Sharon Jones and The Dap-Kings rule a musical revival

Sharon Jones

Belting out such lyrics as “I can’t have my cake and eat it too, so I gonna get up and walk out on you,” funk-soul luminary Sharon Jones sounds like anything but a goody two-shoes. But like many divas before her, she was an angel when she discovered her pipes.

“I was somewhere between 5 and 8 years old when I played an angel at church, an itty-bitty angel with wings and a halo over my head,” she recalls. “One time we did ‘Silent Night,’ and a lady at church said, ‘Ooh-ooh, that little girl can sing.’ That’s where it all began.”
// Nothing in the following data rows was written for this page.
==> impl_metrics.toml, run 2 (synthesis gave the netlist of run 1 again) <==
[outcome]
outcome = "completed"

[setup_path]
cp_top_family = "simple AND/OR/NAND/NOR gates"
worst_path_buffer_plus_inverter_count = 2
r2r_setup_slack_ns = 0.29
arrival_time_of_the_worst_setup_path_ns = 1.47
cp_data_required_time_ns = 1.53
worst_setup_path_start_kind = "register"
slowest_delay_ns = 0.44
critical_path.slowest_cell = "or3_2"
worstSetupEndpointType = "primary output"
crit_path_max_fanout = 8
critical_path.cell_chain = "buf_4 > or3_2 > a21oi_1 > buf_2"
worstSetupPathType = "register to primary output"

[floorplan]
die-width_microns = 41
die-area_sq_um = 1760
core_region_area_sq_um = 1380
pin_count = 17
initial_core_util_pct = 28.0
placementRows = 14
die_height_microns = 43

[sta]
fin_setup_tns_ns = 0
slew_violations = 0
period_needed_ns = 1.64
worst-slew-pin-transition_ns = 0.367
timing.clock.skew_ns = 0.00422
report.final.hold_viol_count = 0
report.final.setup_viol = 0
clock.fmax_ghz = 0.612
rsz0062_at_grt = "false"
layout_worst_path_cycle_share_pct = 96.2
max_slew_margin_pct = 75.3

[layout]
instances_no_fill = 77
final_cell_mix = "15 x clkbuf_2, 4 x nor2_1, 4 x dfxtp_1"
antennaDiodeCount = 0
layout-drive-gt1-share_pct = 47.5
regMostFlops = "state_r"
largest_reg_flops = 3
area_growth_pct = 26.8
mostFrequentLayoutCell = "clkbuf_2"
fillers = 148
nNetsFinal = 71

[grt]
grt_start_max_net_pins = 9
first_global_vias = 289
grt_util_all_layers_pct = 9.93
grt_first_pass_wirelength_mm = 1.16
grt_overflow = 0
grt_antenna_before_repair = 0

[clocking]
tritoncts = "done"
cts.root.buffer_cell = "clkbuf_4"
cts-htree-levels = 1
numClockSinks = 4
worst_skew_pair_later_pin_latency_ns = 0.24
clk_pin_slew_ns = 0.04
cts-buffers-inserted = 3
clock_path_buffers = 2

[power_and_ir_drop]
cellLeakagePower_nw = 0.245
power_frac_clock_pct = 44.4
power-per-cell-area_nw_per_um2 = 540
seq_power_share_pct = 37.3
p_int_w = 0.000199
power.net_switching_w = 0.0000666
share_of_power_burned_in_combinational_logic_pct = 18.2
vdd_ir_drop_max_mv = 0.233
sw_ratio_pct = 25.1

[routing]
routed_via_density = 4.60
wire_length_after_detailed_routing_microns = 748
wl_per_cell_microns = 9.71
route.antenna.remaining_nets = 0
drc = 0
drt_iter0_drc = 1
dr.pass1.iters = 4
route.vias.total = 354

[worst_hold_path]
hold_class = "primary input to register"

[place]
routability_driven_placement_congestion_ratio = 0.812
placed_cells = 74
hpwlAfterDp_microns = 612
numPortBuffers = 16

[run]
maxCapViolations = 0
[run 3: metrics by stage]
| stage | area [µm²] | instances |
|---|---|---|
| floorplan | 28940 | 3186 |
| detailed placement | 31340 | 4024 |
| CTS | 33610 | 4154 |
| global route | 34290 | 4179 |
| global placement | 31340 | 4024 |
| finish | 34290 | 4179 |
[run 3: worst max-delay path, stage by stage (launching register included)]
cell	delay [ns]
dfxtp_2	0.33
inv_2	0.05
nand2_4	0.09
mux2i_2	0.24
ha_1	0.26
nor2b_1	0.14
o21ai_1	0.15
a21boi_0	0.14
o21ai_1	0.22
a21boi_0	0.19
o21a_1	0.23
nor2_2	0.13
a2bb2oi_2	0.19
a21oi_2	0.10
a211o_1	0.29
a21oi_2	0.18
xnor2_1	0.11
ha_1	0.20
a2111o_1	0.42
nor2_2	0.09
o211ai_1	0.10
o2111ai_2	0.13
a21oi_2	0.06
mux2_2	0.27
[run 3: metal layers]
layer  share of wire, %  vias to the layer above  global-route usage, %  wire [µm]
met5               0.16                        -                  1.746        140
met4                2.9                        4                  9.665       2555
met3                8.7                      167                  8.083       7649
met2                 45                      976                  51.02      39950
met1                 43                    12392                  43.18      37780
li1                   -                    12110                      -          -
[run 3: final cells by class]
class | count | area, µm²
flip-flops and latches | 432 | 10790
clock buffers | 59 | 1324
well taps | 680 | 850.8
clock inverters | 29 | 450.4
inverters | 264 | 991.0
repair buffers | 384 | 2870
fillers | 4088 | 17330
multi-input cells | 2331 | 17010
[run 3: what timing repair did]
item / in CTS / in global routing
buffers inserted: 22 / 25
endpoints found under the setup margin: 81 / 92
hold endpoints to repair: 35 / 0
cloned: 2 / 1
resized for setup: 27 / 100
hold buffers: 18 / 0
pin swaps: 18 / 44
[config.mk]
export PLATFORM = sky130hd
export DESIGN_NAME = lhist_ctrl
export DESIGN_NICKNAME = d
export VERILOG_FILES = /design/src/sv/lhist_pkg.sv /design/src/sv/lhist_ctrl.sv
export SDC_FILE = /design/constraint.sdc
export NUM_CORES = 1
export LEC_CHECK = 0
export BUFFER_PORTS_ARGS = -buffer_cell sky130_fd_sc_hd__buf_2
export CAP_MARGIN = 20
export CORE_AREA = 4 4 41 43
export CTS_CLUSTER_DIAMETER = 100
export DETAILED_ROUTE_END_ITERATION = 10
export DIE_AREA = 0 0 45 47
export GPL_TIMING_DRIVEN = 1
export HOLD_SLACK_MARGIN = 0.15
export SYNTH_ARGS = -nofsm -noshare
export SYNTH_HDL_FRONTEND = slang
export SYNTH_SLANG_ARGS = --single-unit
[constraint.sdc]
create_clock -name i_clk -period 1.5 [get_ports i_clk]
set_input_delay 0.3 -clock i_clk [delete_from_list [all_inputs] [get_ports i_clk]]
set_output_delay 0.3 -clock i_clk [all_outputs]
set_load 0.01 [all_outputs]
==> config.mk <==
export PLATFORM = sky130hd
export DESIGN_NAME = keyed_every_nth_thinning_unit
export DESIGN_NICKNAME = d
export VERILOG_FILES = /design/src/ketn_pkg.sv /design/src/keyed_every_nth_thinning_unit.sv /design/src/ketn_mod_unit.sv
export SDC_FILE = /design/constraint.sdc
export NUM_CORES = 2
export LEC_CHECK = 0
export ABC_AREA = 1
export BUFFER_PORTS_ARGS = -buffer_cell sky130_fd_sc_hd__buf_4
export CORE_MARGIN = 2
export CORE_UTILIZATION = 45
export CTS_BUF_LIST = sky130_fd_sc_hd__clkbuf_8 sky130_fd_sc_hd__clkbuf_16
export DETAILED_ROUTE_END_ITERATION = 10
export REMOVE_ABC_BUFFERS = 1
export SYNTH_ARGS = -nofsm -noshare
export SYNTH_HDL_FRONTEND = slang
export SYNTH_HIERARCHICAL = 1
export SYNTH_SLANG_ARGS = --single-unit
==> constraint.sdc <==
create_clock -name clk_i -period 23.1 [get_ports clk_i]
set_clock_uncertainty 0.2 [all_clocks]
set_input_delay 2.31 -clock clk_i [delete_from_list [all_inputs] [get_ports clk_i]]
set_output_delay 2.31 -clock clk_i [all_outputs]
set_load 0.005 [all_outputs]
After struggling for recognition for years, Jones traded in the halo for a crown in her late 30s. While doing a set of background vocals for ’70s soul superstar Lee Fields about 13 years ago, she recorded a rap on top of a song called “Switchblade,” which became a favorite among deep-funk DJs in the United Kingdom. Though her voice on the track was slowed down to sound like a man’s, music industry bigwigs found out who she was and she soon found herself opening for Maceo Parker in London.

“So here I am, singing in London, and the next thing you know, someone asks me if I know who the Queen of Funk is,” she recalls. “I said, ‘I don’t know, who?’ and they were like, ‘It’s you!’ Turns out a magazine there called Big Daddy had gone and given me the name.”

Jones’ career blossomed after joining forces with The Dap-Kings, the house band for the Daptone Records label. The band’s old-school funk and soul sounds recall James Brown and Otis Redding and are the secret weapon on recent albums by Amy Winehouse and Kanye West.

Meanwhile, with Jones, The Dap-Kings have revamped Janet Jackson’s “What Have You Done for Me Lately?” as a ’60s-style funk jam and brought life to classics such as “How Do I Let a Good Man Down?” and “How Long Do I Have to Wait for You?” The group’s latest recording, 2007’s 100 Days, 100 Nights, burrows deep into the tradition of late-’60s soul, especially Motown.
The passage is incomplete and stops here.